The constitutional amendment (then called SB 275 of 2016) was approved unanimously by both chambers last year.
A 2015 law that links the salaries of Colorado’s state legislators and top executive officials to judicial salaries could be heading for a partial repeal.
SB 288 of 2015, discussed here, made the link for both legislators and top executive branch officials (Governor, Lt. Governor, Attorney General, Secretary of State, and State Treasurer). Legislators received an amount equal to 25% of the total annual salary paid to the judges of the county court in a Class B county.
SB 288 of 2017 effectively decouples the salaries for legislators. 25% of current salaries for county court in a Class B county would serve as the base-point for legislative salaries starting in 2019. Thereafter, there would be inflation adjustments to the legislative salaries starting in 2025.
SB 288 was approved by the Senate Appropriations Committee and floor amended earlier this week. It is currently on the Senate’s April 17 floor calendar.
The Montana Legislature has declared “unconstitutional…null and void” a possible move by the state’s supreme court to ban discrimination by lawyers in the state. Senate Joint Resolution 15 was approved by the full House earlier this week, having cleared the Senate in February.
First, some background.
The Montana Constitution provides (Art. VII, Sec. 2(2)) the Supreme Court “may make rules governing…admission to the bar and the conduct of its members.”
At issue is ABA Proposed Rule of Professional Conduct 8.4(g) which provides:
It is professional misconduct for a lawyer to engage in conduct that the lawyer knows or reasonably should know is harassment or discrimination on the basis of race, sex, religion, national origin, ethnicity, disability, age, sexual orientation, gender identity, marital status or socioeconomic status in conduct related to the practice of law. This paragraph does not limit the ability of a lawyer to accept, decline or withdraw from a representation in accordance with Rule 1.16. This paragraph does not preclude legitimate advice or advocacy consistent with these Rules.

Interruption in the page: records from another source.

File: src/flat_wrapper.sv
// flat-port wrapper written by rule: the top's interface ports become plain ports
module tlb_refill_controller_flat 
#(
    parameter int unsigned             OFFSET         = 12,
    parameter int unsigned             PHYS_ADDR_SIZE = 20,
    parameter int unsigned             LINE_WIDTH     = 128,
    parameter logic [PHYS_ADDR_SIZE-1:0] PT_BASE      = 20'h08000
)
  (clock, rst, tlb_bus_itlb_miss, tlb_bus_itlb_vpage, tlb_bus_dtlb_miss, tlb_bus_dtlb_vpage, tlb_bus_mem_data, tlb_bus_mem_ready, tlb_bus_itlb_w_virtual_page_i, tlb_bus_itlb_w_phys_page_i, tlb_bus_itlb_write_enable_i, tlb_bus_itlb_ready, tlb_bus_itlb_fault, tlb_bus_dtlb_w_virtual_page_i, tlb_bus_dtlb_w_phys_page_i, tlb_bus_dtlb_write_enable_i, tlb_bus_dtlb_ready, tlb_bus_dtlb_fault, tlb_bus_mem_enable, tlb_bus_mem_address, tlb_bus_busy);
  tlb_refill_if #(.OFFSET(OFFSET), .PHYS_ADDR_SIZE(PHYS_ADDR_SIZE), .LINE_WIDTH(LINE_WIDTH)) tlb_bus_i ();
  input  logic clock;
  input  logic rst;
  input wire logic [$bits(tlb_bus_i.itlb_miss)-1:0] tlb_bus_itlb_miss;
  input wire logic [$bits(tlb_bus_i.itlb_vpage)-1:0] tlb_bus_itlb_vpage;
  input wire logic [$bits(tlb_bus_i.dtlb_miss)-1:0] tlb_bus_dtlb_miss;
  input wire logic [$bits(tlb_bus_i.dtlb_vpage)-1:0] tlb_bus_dtlb_vpage;
  input wire logic [$bits(tlb_bus_i.mem_data)-1:0] tlb_bus_mem_data;
  input wire logic [$bits(tlb_bus_i.mem_ready)-1:0] tlb_bus_mem_ready;
  output wire logic [$bits(tlb_bus_i.itlb_w_virtual_page_i)-1:0] tlb_bus_itlb_w_virtual_page_i;
  output wire logic [$bits(tlb_bus_i.itlb_w_phys_page_i)-1:0] tlb_bus_itlb_w_phys_page_i;
  output wire logic [$bits(tlb_bus_i.itlb_write_enable_i)-1:0] tlb_bus_itlb_write_enable_i;
  output wire logic [$bits(tlb_bus_i.itlb_ready)-1:0] tlb_bus_itlb_ready;
  output wire logic [$bits(tlb_bus_i.itlb_fault)-1:0] tlb_bus_itlb_fault;
  output wire logic [$bits(tlb_bus_i.dtlb_w_virtual_page_i)-1:0] tlb_bus_dtlb_w_virtual_page_i;
  output wire logic [$bits(tlb_bus_i.dtlb_w_phys_page_i)-1:0] tlb_bus_dtlb_w_phys_page_i;
  output wire logic [$bits(tlb_bus_i.dtlb_write_enable_i)-1:0] tlb_bus_dtlb_write_enable_i;
  output wire logic [$bits(tlb_bus_i.dtlb_ready)-1:0] tlb_bus_dtlb_ready;
  output wire logic [$bits(tlb_bus_i.dtlb_fault)-1:0] tlb_bus_dtlb_fault;
  output wire logic [$bits(tlb_bus_i.mem_enable)-1:0] tlb_bus_mem_enable;
  output wire logic [$bits(tlb_bus_i.mem_address)-1:0] tlb_bus_mem_address;
  output wire logic [$bits(tlb_bus_i.busy)-1:0] tlb_bus_busy;
  assign tlb_bus_i.itlb_miss = tlb_bus_itlb_miss;
  assign tlb_bus_i.itlb_vpage = tlb_bus_itlb_vpage;
  assign tlb_bus_i.dtlb_miss = tlb_bus_dtlb_miss;
  assign tlb_bus_i.dtlb_vpage = tlb_bus_dtlb_vpage;
  assign tlb_bus_i.mem_data = tlb_bus_mem_data;
  assign tlb_bus_i.mem_ready = tlb_bus_mem_ready;
  assign tlb_bus_itlb_w_virtual_page_i = tlb_bus_i.itlb_w_virtual_page_i;
  assign tlb_bus_itlb_w_phys_page_i = tlb_bus_i.itlb_w_phys_page_i;
  assign tlb_bus_itlb_write_enable_i = tlb_bus_i.itlb_write_enable_i;
  assign tlb_bus_itlb_ready = tlb_bus_i.itlb_ready;
  assign tlb_bus_itlb_fault = tlb_bus_i.itlb_fault;
  assign tlb_bus_dtlb_w_virtual_page_i = tlb_bus_i.dtlb_w_virtual_page_i;
  assign tlb_bus_dtlb_w_phys_page_i = tlb_bus_i.dtlb_w_phys_page_i;
  assign tlb_bus_dtlb_write_enable_i = tlb_bus_i.dtlb_write_enable_i;
  assign tlb_bus_dtlb_ready = tlb_bus_i.dtlb_ready;
  assign tlb_bus_dtlb_fault = tlb_bus_i.dtlb_fault;
  assign tlb_bus_mem_enable = tlb_bus_i.mem_enable;
  assign tlb_bus_mem_address = tlb_bus_i.mem_address;
  assign tlb_bus_busy = tlb_bus_i.busy;
  tlb_refill_controller #(.OFFSET(OFFSET), .PHYS_ADDR_SIZE(PHYS_ADDR_SIZE), .LINE_WIDTH(LINE_WIDTH), .PT_BASE(PT_BASE)) u_core (.clock(clock), .rst(rst), .tlb_bus(tlb_bus_i));
endmodule
File: config.mk
export PLATFORM = sky130hd
export DESIGN_NAME = tlb_refill_controller_flat
export DESIGN_NICKNAME = d
export VERILOG_FILES = /design/src/rtl/tlb_refill_if.sv /design/src/rtl/tlb_refill_controller.sv /design/src/flat_wrapper.sv
export SDC_FILE = /design/constraint.sdc
export NUM_CORES = 1
export LEC_CHECK = 0
export BUFFER_PORTS_ARGS = -buffer_cell sky130_fd_sc_hd__buf_2
export CORE_AREA = 2 2 109 111
export DETAILED_ROUTE_END_ITERATION = 8
export DIE_AREA = 0 0 111 113
export MAX_ROUTING_LAYER = met4
export PLACE_DENSITY = 0.9
export RECOVER_POWER = 100
export SETUP_SLACK_MARGIN = 0.5
export SYNTH_ARGS = -nofsm -noshare
export SYNTH_HDL_FRONTEND = slang
export SYNTH_SLANG_ARGS = --single-unit
File: constraint.sdc
create_clock -name clock -period 5.1 [get_ports clock]
set_input_delay 0.51 -clock clock [delete_from_list [all_inputs] [get_ports clock]]
set_output_delay 0.51 -clock clock [all_outputs]
set_load 0.1 [all_outputs]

The Montana Supreme Court entered an order in October 2016 asking for comment on whether to add 8.4(g) to its rules.
SJR 15 declares any adoption of 8.4(g) “null and void” and “unconstitutional”, arguing that the ABA “is not legally authorized to give legal advice” and that the proposed rule is “legislative” or “legislation” of a “cultural shift” that goes beyond the Montana Supreme Court’s power. Moreover, it declares that in adopting 8.4(g) the Montana Supreme Court would be “usurping the legislative power.”